• _Source information_:
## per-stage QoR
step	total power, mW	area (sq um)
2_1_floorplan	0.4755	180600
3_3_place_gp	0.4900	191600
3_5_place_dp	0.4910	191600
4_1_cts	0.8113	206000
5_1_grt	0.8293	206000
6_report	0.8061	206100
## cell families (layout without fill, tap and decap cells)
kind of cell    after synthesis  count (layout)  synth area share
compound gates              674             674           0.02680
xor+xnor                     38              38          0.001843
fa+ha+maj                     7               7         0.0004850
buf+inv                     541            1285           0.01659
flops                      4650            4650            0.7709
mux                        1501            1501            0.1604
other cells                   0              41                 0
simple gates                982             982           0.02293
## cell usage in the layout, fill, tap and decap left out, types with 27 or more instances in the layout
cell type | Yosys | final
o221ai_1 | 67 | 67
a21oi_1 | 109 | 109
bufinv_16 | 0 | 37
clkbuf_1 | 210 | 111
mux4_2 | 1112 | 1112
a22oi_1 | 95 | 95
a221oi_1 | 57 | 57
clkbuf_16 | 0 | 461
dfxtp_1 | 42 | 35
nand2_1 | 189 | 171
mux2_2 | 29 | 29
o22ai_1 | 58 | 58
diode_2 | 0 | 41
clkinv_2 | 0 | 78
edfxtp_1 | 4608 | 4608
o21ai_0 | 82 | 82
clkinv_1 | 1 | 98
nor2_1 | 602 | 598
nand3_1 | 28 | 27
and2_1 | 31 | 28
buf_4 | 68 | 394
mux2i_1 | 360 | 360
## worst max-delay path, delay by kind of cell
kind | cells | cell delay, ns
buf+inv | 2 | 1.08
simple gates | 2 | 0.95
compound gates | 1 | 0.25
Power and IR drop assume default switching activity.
[/design/flow/design.v]
module adder_tree_fsm(
    input clk,
    input rstn,
    input start,
    input [127:0] din,
    output done,
    output [15:0] dout
);
reg [1:0] c_state, n_state;
assign state = c_state;
localparam FSM_IDLE = 2'd0;
localparam FSM_RUN  = 2'd1;
localparam FSM_DONE = 2'd2;
always @(posedge clk, negedge rstn) begin
    if(!rstn) begin
        c_state <= FSM_IDLE;
    end
    else begin
        c_state <= n_state;
    end
end
always @(*) begin
    case(c_state)
        FSM_IDLE: begin
            if(start == 1'b1) begin
                n_state = FSM_RUN;
            end
            else begin
                n_state = FSM_IDLE;
            end
        end
        FSM_RUN: begin
            if(stage3_done == 1'b1) begin
                n_state = FSM_DONE;
            end
            else begin
                n_state = FSM_RUN;
            end
        end
        FSM_DONE: begin
            n_state = FSM_IDLE;
        end
        default: begin
            n_state = FSM_IDLE;
        end
    endcase
end
assign dout = (c_state == FSM_DONE) ? stage3 : 16'b0;
assign done = (c_state == FSM_DONE) ? 1'b1 : 1'b0;
reg start_reg;
reg [15:0] stage1_0, stage1_1, stage1_2, stage1_3;
reg [15:0] stage2_0, stage2_1;
reg [15:0] stage3;
reg stage1_done, stage2_done, stage3_done;
always @(posedge clk, negedge rstn) begin
    if(!rstn) begin
        start_reg <= 1'b0;
    end
    else begin
        start_reg <= start;
    end
end
always @(posedge clk, negedge rstn) begin
    if(!rstn) begin
        stage1_0 <= 16'b0;
        stage1_1 <= 16'b0;
        stage1_2 <= 16'b0;
        stage1_3 <= 16'b0;
        stage2_0 <= 16'b0;
        stage2_1 <= 16'b0;
        stage3 <= 16'b0;
        stage1_done <= 1'b0;
        stage2_done <= 1'b0;
        stage3_done <= 1'b0;
    end
    else if(c_state == FSM_RUN) begin
        stage1_0 <= din[15:0] + din[31:16];
        stage1_1 <= din[47:32] + din[63:48];
        stage1_2 <= din[79:64] + din[95:80];
        stage1_3 <= din[111:96] + din[127:112];
        stage1_done <= start_reg;
        stage2_0 <= stage1_0 + stage1_1;
        stage2_1 <= stage1_2 + stage1_3;
        stage2_done <= stage1_done;
        stage3 <= stage2_0 + stage2_1;
        stage3_done <= stage2_done;
    end
end
endmodule
[/design/flow/run.sh]
#!/bin/bash
# OpenROAD 26Q1-2900-gdf79404cd8, Yosys 0.63+post, stock flow scripts
make -C /OpenROAD-flow-scripts/flow DESIGN_CONFIG=/design/flow/config.mk WORK_HOME=/design/flow/orfs finish
==> flow/design.v <==
module mig_controller(
    input                   sys_clk,
    input                   rst,
    input                   calib_done,
    output reg              ib_re,
    input       [256 - 1:0] ib_data,
    input       [7 - 1:0]   ib_count,
    input                   ib_valid,
    input                   ib_empty,
    output reg              ob_we,
    output reg  [128 - 1:0] ob_data,
    output      [7 - 1:0]   ob_count,
    output                  ob_full,
    input                   app_rdy,
    output reg              app_en,
    output reg  [3 - 1:0]   app_cmd,
    output reg  [30 - 1:0]  app_addr,
    input       [256 - 1:0] app_rd_data,
    input                   app_rd_data_end,
    input                   app_rd_data_valid,
    input                   app_wdf_rdy,
    output reg              app_wdf_wren,
    output reg  [256 - 1:0] app_wdf_data,
    output reg              app_wdf_end,
    output reg  [32 - 1:0]  app_wdf_mask
);
localparam  OUT_FIFO_SIZE   = 128;
localparam  DRAM_READ       = 3'b001,
            DRAM_WRITE      = 3'b000;
localparam  s_idle          = 2'b00,
            s_read          = 2'b01,
            s_decode        = 2'b11,
            s_cmd           = 2'b10;
reg     [2 - 1:0]   state;
reg     [256 - 1:0] ib_data_buf;
wire                is_dram;
wire                is_read;
wire    [27 - 1:0]  dram_addr;
wire    [128 - 1:0] dram_wr_data;
reg                 prev_valid; 
reg     [27 - 1:0]  prev_dram_rd_addr;
reg     [256 - 1:0] prev_dram_rd_data;
wire                skip_read;
assign skip_read = (state == s_decode) && (is_dram == 1'b1) && (is_read == 1'b1) && (prev_valid == 1'b1) && (dram_addr[27 - 1:1] == prev_dram_rd_addr[27 - 1:1]);
always @(posedge sys_clk) begin
    if(rst) begin
        ib_data_buf <= 256'b0;
    end
    else if(ib_valid) begin
        ib_data_buf <= ib_data;
    end
end
assign {is_dram, is_read, dram_addr, dram_wr_data} = ib_data_buf[157 - 1:0];
always @(posedge sys_clk) begin
    if(rst) begin
        state <= s_idle;
        ib_re <= 1'b0;
        app_en <= 1'b0;
        app_cmd <= 3'b0;
        app_addr <= 30'b0;
        app_wdf_wren <= 1'b0;
        app_wdf_data <= 256'b0;
        app_wdf_end <= 1'b0;
        app_wdf_mask <= 32'b0;
    end
    else begin
        case(state)
            s_idle: begin
                if((calib_done == 1'b1) && (!ib_empty)) begin
                    state <= s_read;
                    ib_re <= 1'b1;
                end
                else begin
                    ib_re <= 1'b0;
                end
                app_en <= 1'b0;
                app_cmd <= 3'b0;
                app_addr <= 30'b0;
                app_wdf_wren <= 1'b0;
                app_wdf_data <= 256'b0;
                app_wdf_end <= 1'b0;
                app_wdf_mask <= 32'b0;
            end
            s_read: begin
                ib_re <= 1'b0;
                if(ib_valid == 1'b1) begin
                    state <= s_decode;
                end
                app_en <= 1'b0;
                app_cmd <= 3'b0;
                app_addr <= 30'b0;
                app_wdf_wren <= 1'b0;
                app_wdf_data <= 256'b0;
                app_wdf_end <= 1'b0;
                app_wdf_mask <= 32'b0;
            end
            s_decode: begin
                ib_re <= 1'b0;
                if(is_dram == 1'b1) begin
                    if(is_read == 1'b1) begin
                        app_cmd <= DRAM_READ;
                        app_addr <= {1'b0, dram_addr[27 - 1:1], 3'b0};   
                        app_wdf_wren <= 1'b0;
                        app_wdf_data <= 256'b0;
                        app_wdf_end <= 1'b0;
                        app_wdf_mask <= 32'b0;
                        if(ob_count < (OUT_FIFO_SIZE - 2)) begin
                            if((prev_valid == 1'b1) && (dram_addr[27 - 1:1] == prev_dram_rd_addr[27 - 1:1])) begin
                                state <= s_idle;
                                app_en <= 1'b0;
                            end
                            else begin
                                state <= s_cmd;
                                app_en <= 1'b1;
                            end
                        end
                        else begin
                            app_en <= 1'b0;
                        end
                    end
                    else begin
                        app_cmd <= DRAM_WRITE;
                        app_addr <= {1'b0, dram_addr[27 - 1:1], 3'b0};   
                        app_wdf_wren <= 1'b1;
                        app_wdf_data <= (dram_addr[0] == 1'b1) ? {dram_wr_data, 128'b0} : {128'b0, dram_wr_data};
                        app_wdf_end <= 1'b1;
                        app_wdf_mask <= (dram_addr[0] == 1'b1) ? {{16{1'b0}}, {16{1'b1}}} : {{16{1'b1}}, {16{1'b0}}};
                        if(app_wdf_rdy == 1'b1) begin
                            state <= s_cmd;
                            app_en <= 1'b1;
                        end
                        else begin
                            app_en <= 1'b0;
                        end
                    end
                end
                else begin
                    state <= s_idle;
                    ib_re <= 1'b0;
                    app_en <= 1'b0;
                    app_cmd <= 3'b0;
                    app_addr <= 30'b0;
                    app_wdf_wren <= 1'b0;
                    app_wdf_data <= 256'b0;
                    app_wdf_end <= 1'b0;
                    app_wdf_mask <= 32'b0;
                end
            end
            s_cmd: begin
                ib_re <= 1'b0;
                if(is_read == 1'b1) begin
                    app_wdf_wren <= 1'b0;
                    app_wdf_data <= 256'b0;
                    app_wdf_end <= 1'b0;
                    app_wdf_mask <= 32'b0;
                    if(app_rdy == 1'b1) begin
                        state <= s_idle;
                        app_en <= 1'b0;
                        app_cmd <= 3'b0;
                        app_addr <= 30'b0;
                    end
                    else begin
                        app_en <= 1'b1;
                        app_cmd <= app_cmd;
                        app_addr <= app_addr;
                    end
                end
                else begin
                    app_wdf_wren <= 1'b0;
                    app_wdf_end <= 1'b0;
                    if(app_rdy == 1'b1) begin
                        state <= s_idle;
                        app_en <= 1'b0;
                        app_cmd <= 3'b0;
                        app_addr <= 30'b0;
                        app_wdf_data <= 256'b0;
                        app_wdf_mask <= 32'b0;
                    end
                    else begin
                        app_en <= 1'b1;
                        app_cmd <= app_cmd;
                        app_addr <= app_addr;
                        app_wdf_data <= app_wdf_data;
                        app_wdf_mask <= app_wdf_mask;
                    end
                end
            end
        endcase
    end
end
always @(posedge sys_clk) begin
    if(rst) begin
        prev_valid <= 1'b0;
        prev_dram_rd_addr <= 27'b0;
        prev_dram_rd_data <= 256'b0;
    end
    else if(app_rd_data_valid) begin
        prev_valid <= 1'b1;
        prev_dram_rd_addr <= dram_addr;
        prev_dram_rd_data <= app_rd_data;
    end
end
always @(posedge sys_clk) begin
    if(rst) begin
        ob_we <= 1'b0;
        ob_data <= 128'b0;
    end
    else begin
        if(app_rd_data_valid == 1'b1) begin
            ob_we <= 1'b1;
            ob_data <= (dram_addr[0] == 1'b1) ? app_rd_data[256 - 1 -: 128] : app_rd_data[128 - 1:0];
        end
        else if(skip_read) begin
            ob_we <= 1'b1;
            ob_data <= (dram_addr[0] == 1'b1) ? prev_dram_rd_data[256 - 1 -: 128] : prev_dram_rd_data[128 - 1:0];
        end
        else if(ob_we == 1'b1) begin
            ob_we <= 1'b0;
            ob_data <= 128'b0;
        end
        else begin
            ob_we <= 1'b0;
            ob_data <= 128'b0;
        end
    end
end
endmodule
==> flow/run.sh <==
#!/bin/bash
# OpenROAD 26Q1-2900-gdf79404cd8, Yosys 0.63+post, stock flow scripts
make -C /OpenROAD-flow-scripts/flow DESIGN_CONFIG=/design/flow/config.mk WORK_HOME=/design/flow/orfs finish
==> flow/config.mk <==
export PLATFORM = sky130hd
export DESIGN_NAME = mig_controller
export DESIGN_NICKNAME = mig_controller
export VERILOG_FILES = /design/flow/design.v
export SDC_FILE = /design/flow/constraint.sdc
export NUM_CORES = 4
export LEC_CHECK = 1
export CORE_AREA = 10 10 433 433
export DIE_AREA = 0 0 443 443
==> flow/constraint.sdc <==
current_design mig_controller

set clk_period 30.2
set clk_io_pct 0.2

create_clock -name clk0 -period $clk_period [get_ports {sys_clk}]

set non_clock_inputs [all_inputs -no_clocks]
set_input_delay [expr $clk_period * $clk_io_pct] -clock clk0 $non_clock_inputs
set_output_delay [expr $clk_period * $clk_io_pct] -clock clk0 [all_outputs]
==> flow/design.v <==
`timescale 1ns / 1ps
module TFF( input clk, input rstn, input t, output reg q);  
  always @ (posedge clk) 
  begin  
    if (!rstn)         
      q <= 1'b0;  
    else if (t)               
        q <= ~q; 
  end  
endmodule  
`timescale 1ns / 1ps
module TFF_3( input clk, rstn, output reg [2:0] count);
  wire t0, t1, t2;
  TFF T0 (clk, rstn, 1'b1, t0);
  TFF T1 (clk, rstn, t0, t1);
  TFF T2 (clk, rstn, t1&t0, t2);
  always @(posedge clk) 
    begin
      if (!rstn) 
        count <= 3'b000;
      else
        count <= {t2, t1, t0};
    end
endmodule
==> flow/run.sh <==
#!/bin/bash
# OpenROAD 26Q1-2900-gdf79404cd8, Yosys 0.63+post, stock flow scripts
make -C /OpenROAD-flow-scripts/flow DESIGN_CONFIG=/design/flow/config.mk WORK_HOME=/design/flow/orfs finish
==> flow/config.mk <==
export PLATFORM = sky130hd
export DESIGN_NAME = TFF_3
export DESIGN_NICKNAME = TFF_3
export VERILOG_FILES = /design/flow/design.v
export SDC_FILE = /design/flow/constraint.sdc
export NUM_CORES = 4
export LEC_CHECK = 1
export CORE_AREA = 10 10 70 70
export DIE_AREA = 0 0 80 80
==> flow/constraint.sdc <==
current_design TFF_3

set clk_period 1.5
set clk_io_pct 0.2

create_clock -name clk0 -period $clk_period [get_ports {clk}]

set non_clock_inputs [all_inputs -no_clocks]
set_input_delay [expr $clk_period * $clk_io_pct] -clock clk0 $non_clock_inputs
set_output_delay [expr $clk_period * $clk_io_pct] -clock clk0 [all_outputs]
==> results.json <==
{
  "cts_resized": 0,
  "worstSkewPairLatency_ns": 0.24,
  "layout-drive-gt1-share_pct": 40.9,
  "place_inst": 65,
  "clock_sinks": 6,
  "portBuffers": 4,
  "setup-tns-final_ns": 0,
  "busiest_layer": "met2",
  "tool_warnings": 25,
  "cts_made_buffers": 3,
  "die_area_sq_um": 6400,
  "regToRegEndpoint": "T2.q",
  "pin_count": 5,
  "clockBufferDepth": 2,
  "netlist_area_sq_um": 195,
  "p_per_area_nw_per_um2": 1100,
  "cp-end-kind": "output pin",
  "skew_ns": 0.00458,
  "dr.pass1.iters": 2,
  "ys_sh_simple_pct": 26.3,
  "hold_end": "count[2]",
  "critPathRequiredTime_ns": 1.20,
  "ys_ff": 6,
  "postCtsSetupBuffers": 0,
  "max-vdd-ir-drop_uv": 147,
  "reg2reg_depth": 2,
  "ys_sh_adder_pct": 0,
  "period_needed_ns": 1.30,
  "clk_pin_slew_ns": 0.04,
  "drt-vias-per-instance": 1.78,
  "r2r-start": "T2.q",
  "grt_first_pass_wirelength_um": 496,
  "rsz0062_at_grt": "false",
  "ys_chip_area_sq_um": 195,
  "worstSetupPathType": "flip-flop to output pin",
  "top_logic_kind": "simple AND/OR/NAND/NOR gates",
  "use_met1_pct": 0.938,
  "std_cell_rows": 21,
  "gp_congestion": 0.681,
  "die_h_um": 80,
  "worst_pin_slew_ns": 0.148,
  "drc": 0,
  "grt_use_met2_pct": 1.36,
  "fp_util_pct": 5.71,
  "max-cap-violations": 0,
  "setup_violations": 0,
  "ff2ff_setup_slack_ns": 0.63,
  "die_w_um": 80,
  "ys_cells": 15,
  "slowest_stage": "clkdlybuf4s50_1",
  "grt_pass1_vias": 132,
  "maxSlewViolCount": 0,
  "grt_overflow": 0,
  "worst_path_dominant_cell_family": "buffers and inverters",
  "final_cells": 68,
  "avgSynthCellArea_sq_um": 13.0,
  "slew_headroom_pct": 90.1,
  "syn2layout_area_growth_pct": 61.5,
  "cts_tree": "yes",
  "critPathLaunchType": "flip-flop",
  "crit_chain": "clkdlybuf4s50_1",
  "wirelength_um": 309,
  "fmax_ghz": 0.772,
  "drtAntennaViolNets": 0,
  "grtUsageMet3_pct": 0.227,
  "xor_share_pct": 4.49,
  "hold_depth": 1,
  "seq_area_frac_synth_pct": 61.5,
  "core_sq_um": 3420,
  "drtIter0Drc": 4,
  "min_from": "T2.q",
  "antenna_found_initial": 0,
  "htreeDepth": 1,
  "yosys.area_share.aoi_pct": 0,
  "vias": 121,
  "wire_per_inst_um": 4.54,
  "cts_hold_buf": 0,
  "diodes": 0,
  "cp.arrival_ns": 1.00,
  "fin_crit_sh_pct": 86.4,
  "cts-root-buf": "clkbuf_4",
  "grt_usage_pct": 0.882,
  "p_leak_nw": 0.118,
  "synth_cell_types": 8,
  "path_max_fanout": 1,
  "yosys_warnings": 2,
  "cp_slowest_stage_delay_ns": 0.46,
  "grt_max_degree": 7,
  "hold_viol_final": 0,
  "status": "complete, no violations",
  "synth_cells": 15,
  "hold_class": "flip-flop to flip-flop",
  "ys_sh_mux_pct": 7.69,
  "path_buffers": 1,
  "power_mw": 0.347
}
[cell families (layout without fill, tap and decap cells)]
| group | Yosys count | in the layout |
|---|---|---|
| AND/OR/NAND/NOR | 7 | 7 |
| flip-flops | 6 | 6 |
| XOR/XNOR | 1 | 1 |
| multiplexers | 1 | 1 |
| buffers and inverters | 0 | 7 |
[cells in the mapped netlist]
master | number | area [sq um]
nand2_1 | 1 | 3.75
dfxtp_1 | 6 | 120
and2_2 | 3 | 22.5
mux2_4 | 1 | 15.0
and2b_2 | 1 | 8.76
and2_4 | 1 | 8.76
xor2_1 | 1 | 8.76
and2b_1 | 1 | 7.51
[worst max-delay path by stage]
| stage | start | endpoint | slack (ns) | cells past startpoint |
|---|---|---|---|---|
| after CTS | count[0] | count[0] | 0.18 | 1 |
| final | count[0] | count[0] | 0.20 | 1 |
| after global routing | count[2] | count[2] | 0.15 | 1 |
[worst register-to-register path, stage by stage (launching register included)]
cell and delay (ns):
dfxtp_1 0.32, and2b_1 0.18, mux2_4 0.25
[where the power goes]
part	switching, mW	total (mW)	internal [mW]
clock network	0.0524	0.143	0.0901
logic	0.00608	0.0272	0.0211
registers	0.00644	0.177	0.171
[registers in the layout, summed over array words and instances (netlist names)]
signal and flops:
T0.q 1, T2.q 1, T1.q 1, count 3
[stage by stage]
step	utilization, %	instance area [sq um]	setup WS, ns	hold WS [ns]
finish	9.23	315	0.205	0.491
global route	9.23	315	0.154	0.510
detailed placement	8.57	293	0.153	0.470
CTS	9.23	315	0.178	0.496
global placement	8.57	293	0.179	0.475
floorplan	-	195	0.669	0.436
[area by class of cell]
| type | instances | area (sq um) |
|---|---|---|
| multi-input combinational | 9 | 75.1 |
| clock buffer | 3 | 22.5 |
| sequential | 6 | 120 |
| fill | 401 | 3100 |
| tap | 46 | 57.6 |
| timing repair buffer | 4 | 40.0 |
[placed cells by master (no fill, tap or decap)]
master           instances
dfxtp_1                  6
clkbuf_4                 3
nand2_1                  1
and2_2                   3
xor2_1                   1
mux2_4                   1
and2b_2                  1
and2_4                   1
and2b_1                  1
clkdlybuf4s50_1          4
[metal layers]
metal  vias to the layer above  wire, um
li1                         62         -
met1                        54       132
met2                         5       159
met3                         0        16
met4                         0         0
met5                         -         0
Power and IR drop assume default switching activity.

• _Exercise brief_:
Check each line of the listing above. Copy the ones with the word "placement".

• _Response for this exercise_:
detailed placement	8.57	293	0.153	0.470
global placement	8.57	293	0.179	0.475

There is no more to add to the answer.